> [Records]
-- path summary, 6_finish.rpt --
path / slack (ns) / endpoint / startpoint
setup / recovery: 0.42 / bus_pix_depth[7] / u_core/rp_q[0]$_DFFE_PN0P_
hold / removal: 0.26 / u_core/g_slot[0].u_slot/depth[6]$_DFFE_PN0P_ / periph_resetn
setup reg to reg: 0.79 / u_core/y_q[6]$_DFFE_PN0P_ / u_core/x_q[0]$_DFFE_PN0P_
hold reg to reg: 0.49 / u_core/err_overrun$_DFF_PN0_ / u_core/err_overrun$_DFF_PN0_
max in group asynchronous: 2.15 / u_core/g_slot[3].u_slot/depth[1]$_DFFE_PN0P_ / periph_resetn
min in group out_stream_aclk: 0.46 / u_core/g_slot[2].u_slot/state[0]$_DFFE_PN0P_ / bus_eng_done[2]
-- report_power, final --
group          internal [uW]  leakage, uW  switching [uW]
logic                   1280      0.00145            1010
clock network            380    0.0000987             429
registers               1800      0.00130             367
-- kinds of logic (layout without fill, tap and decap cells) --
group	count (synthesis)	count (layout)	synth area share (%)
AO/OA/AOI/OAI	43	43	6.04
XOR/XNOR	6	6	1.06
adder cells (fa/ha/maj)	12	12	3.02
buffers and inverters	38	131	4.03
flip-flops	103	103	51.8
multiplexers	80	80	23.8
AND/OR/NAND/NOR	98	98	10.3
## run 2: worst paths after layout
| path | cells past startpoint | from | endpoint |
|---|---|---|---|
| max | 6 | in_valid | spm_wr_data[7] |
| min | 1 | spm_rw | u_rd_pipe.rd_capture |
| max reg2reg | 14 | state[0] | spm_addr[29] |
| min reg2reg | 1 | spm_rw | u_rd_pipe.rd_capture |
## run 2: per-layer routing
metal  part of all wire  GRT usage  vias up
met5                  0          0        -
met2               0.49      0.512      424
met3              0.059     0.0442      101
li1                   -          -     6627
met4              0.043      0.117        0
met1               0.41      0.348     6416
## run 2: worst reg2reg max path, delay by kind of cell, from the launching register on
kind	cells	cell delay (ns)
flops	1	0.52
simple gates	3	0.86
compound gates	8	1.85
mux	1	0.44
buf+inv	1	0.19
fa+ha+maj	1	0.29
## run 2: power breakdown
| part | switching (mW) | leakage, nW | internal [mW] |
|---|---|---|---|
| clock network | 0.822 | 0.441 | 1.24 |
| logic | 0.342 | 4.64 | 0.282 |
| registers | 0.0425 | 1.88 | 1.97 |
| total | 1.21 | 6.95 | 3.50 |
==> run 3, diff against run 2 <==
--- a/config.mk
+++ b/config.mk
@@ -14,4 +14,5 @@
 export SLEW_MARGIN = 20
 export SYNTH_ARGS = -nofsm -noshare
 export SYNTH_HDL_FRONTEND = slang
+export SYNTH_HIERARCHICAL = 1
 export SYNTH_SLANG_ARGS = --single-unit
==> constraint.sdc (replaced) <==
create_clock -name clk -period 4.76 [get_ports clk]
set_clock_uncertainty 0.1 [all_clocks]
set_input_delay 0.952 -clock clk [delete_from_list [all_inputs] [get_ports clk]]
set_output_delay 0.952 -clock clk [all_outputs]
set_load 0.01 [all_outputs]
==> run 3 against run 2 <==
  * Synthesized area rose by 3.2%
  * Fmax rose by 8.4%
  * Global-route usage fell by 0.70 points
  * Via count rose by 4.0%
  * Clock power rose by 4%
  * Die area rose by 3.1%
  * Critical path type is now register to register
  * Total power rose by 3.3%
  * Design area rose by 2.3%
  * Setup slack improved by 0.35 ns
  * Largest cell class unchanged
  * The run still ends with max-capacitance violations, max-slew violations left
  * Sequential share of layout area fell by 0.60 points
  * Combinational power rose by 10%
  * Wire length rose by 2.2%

> [Assignment] Extract all of the data shown above and repeat it verbatim.

> [Reply]
-- path summary, 6_finish.rpt --
path / slack (ns) / endpoint / startpoint
setup / recovery: 0.42 / bus_pix_depth[7] / u_core/rp_q[0]$_DFFE_PN0P_
hold / removal: 0.26 / u_core/g_slot[0].u_slot/depth[6]$_DFFE_PN0P_ / periph_resetn
setup reg to reg: 0.79 / u_core/y_q[6]$_DFFE_PN0P_ / u_core/x_q[0]$_DFFE_PN0P_
hold reg to reg: 0.49 / u_core/err_overrun$_DFF_PN0_ / u_core/err_overrun$_DFF_PN0_
max in group asynchronous: 2.15 / u_core/g_slot[3].u_slot/depth[1]$_DFFE_PN0P_ / periph_resetn
min in group out_stream_aclk: 0.46 / u_core/g_slot[2].u_slot/state[0]$_DFFE_PN0P_ / bus_eng_done[2]
-- report_power, final --
group          internal [uW]  leakage, uW  switching [uW]
logic                   1280      0.00145            1010
clock network            380    0.0000987             429
registers               1800      0.00130             367
-- kinds of logic (layout without fill, tap and decap cells) --
group	count (synthesis)	count (layout)	synth area share (%)
AO/OA/AOI/OAI	43	43	6.04
XOR/XNOR	6	6	1.06
adder cells (fa/ha/maj)	12	12	3.02
buffers and inverters	38	131	4.03
flip-flops	103	103	51.8
multiplexers	80	80	23.8
AND/OR/NAND/NOR	98	98	10.3
## run 2: worst paths after layout
| path | cells past startpoint | from | endpoint |
|---|---|---|---|
| max | 6 | in_valid | spm_wr_data[7] |
| min | 1 | spm_rw | u_rd_pipe.rd_capture |
| max reg2reg | 14 | state[0] | spm_addr[29] |
| min reg2reg | 1 | spm_rw | u_rd_pipe.rd_capture |
## run 2: per-layer routing
metal  part of all wire  GRT usage  vias up
met5                  0          0        -
met2               0.49      0.512      424
met3              0.059     0.0442      101
li1                   -          -     6627
met4              0.043      0.117        0
met1               0.41      0.348     6416
## run 2: worst reg2reg max path, delay by kind of cell, from the launching register on
kind	cells	cell delay (ns)
flops	1	0.52
simple gates	3	0.86
compound gates	8	1.85
mux	1	0.44
buf+inv	1	0.19
fa+ha+maj	1	0.29
## run 2: power breakdown
| part | switching (mW) | leakage, nW | internal [mW] |
|---|---|---|---|
| clock network | 0.822 | 0.441 | 1.24 |
| logic | 0.342 | 4.64 | 0.282 |
| registers | 0.0425 | 1.88 | 1.97 |
| total | 1.21 | 6.95 | 3.50 |
==> run 3, diff against run 2 <==
--- a/config.mk
+++ b/config.mk
@@ -14,4 +14,5 @@
 export SLEW_MARGIN = 20
 export SYNTH_ARGS = -nofsm -noshare
 export SYNTH_HDL_FRONTEND = slang
+export SYNTH_HIERARCHICAL = 1
 export SYNTH_SLANG_ARGS = --single-unit
==> constraint.sdc (replaced) <==
create_clock -name clk -period 4.76 [get_ports clk]
set_clock_uncertainty 0.1 [all_clocks]
set_input_delay 0.952 -clock clk [delete_from_list [all_inputs] [get_ports clk]]
set_output_delay 0.952 -clock clk [all_outputs]
set_load 0.01 [all_outputs]
==> run 3 against run 2 <==
  * Synthesized area rose by 3.2%
  * Fmax rose by 8.4%
  * Global-route usage fell by 0.70 points
  * Via count rose by 4.0%
  * Clock power rose by 4%
  * Die area rose by 3.1%
  * Critical path type is now register to register
  * Total power rose by 3.3%
  * Design area rose by 2.3%
  * Setup slack improved by 0.35 ns
  * Largest cell class unchanged
  * The run still ends with max-capacitance violations, max-slew violations left
  * Sequential share of layout area fell by 0.60 points
  * Combinational power rose by 10%
  * Wire length rose by 2.2%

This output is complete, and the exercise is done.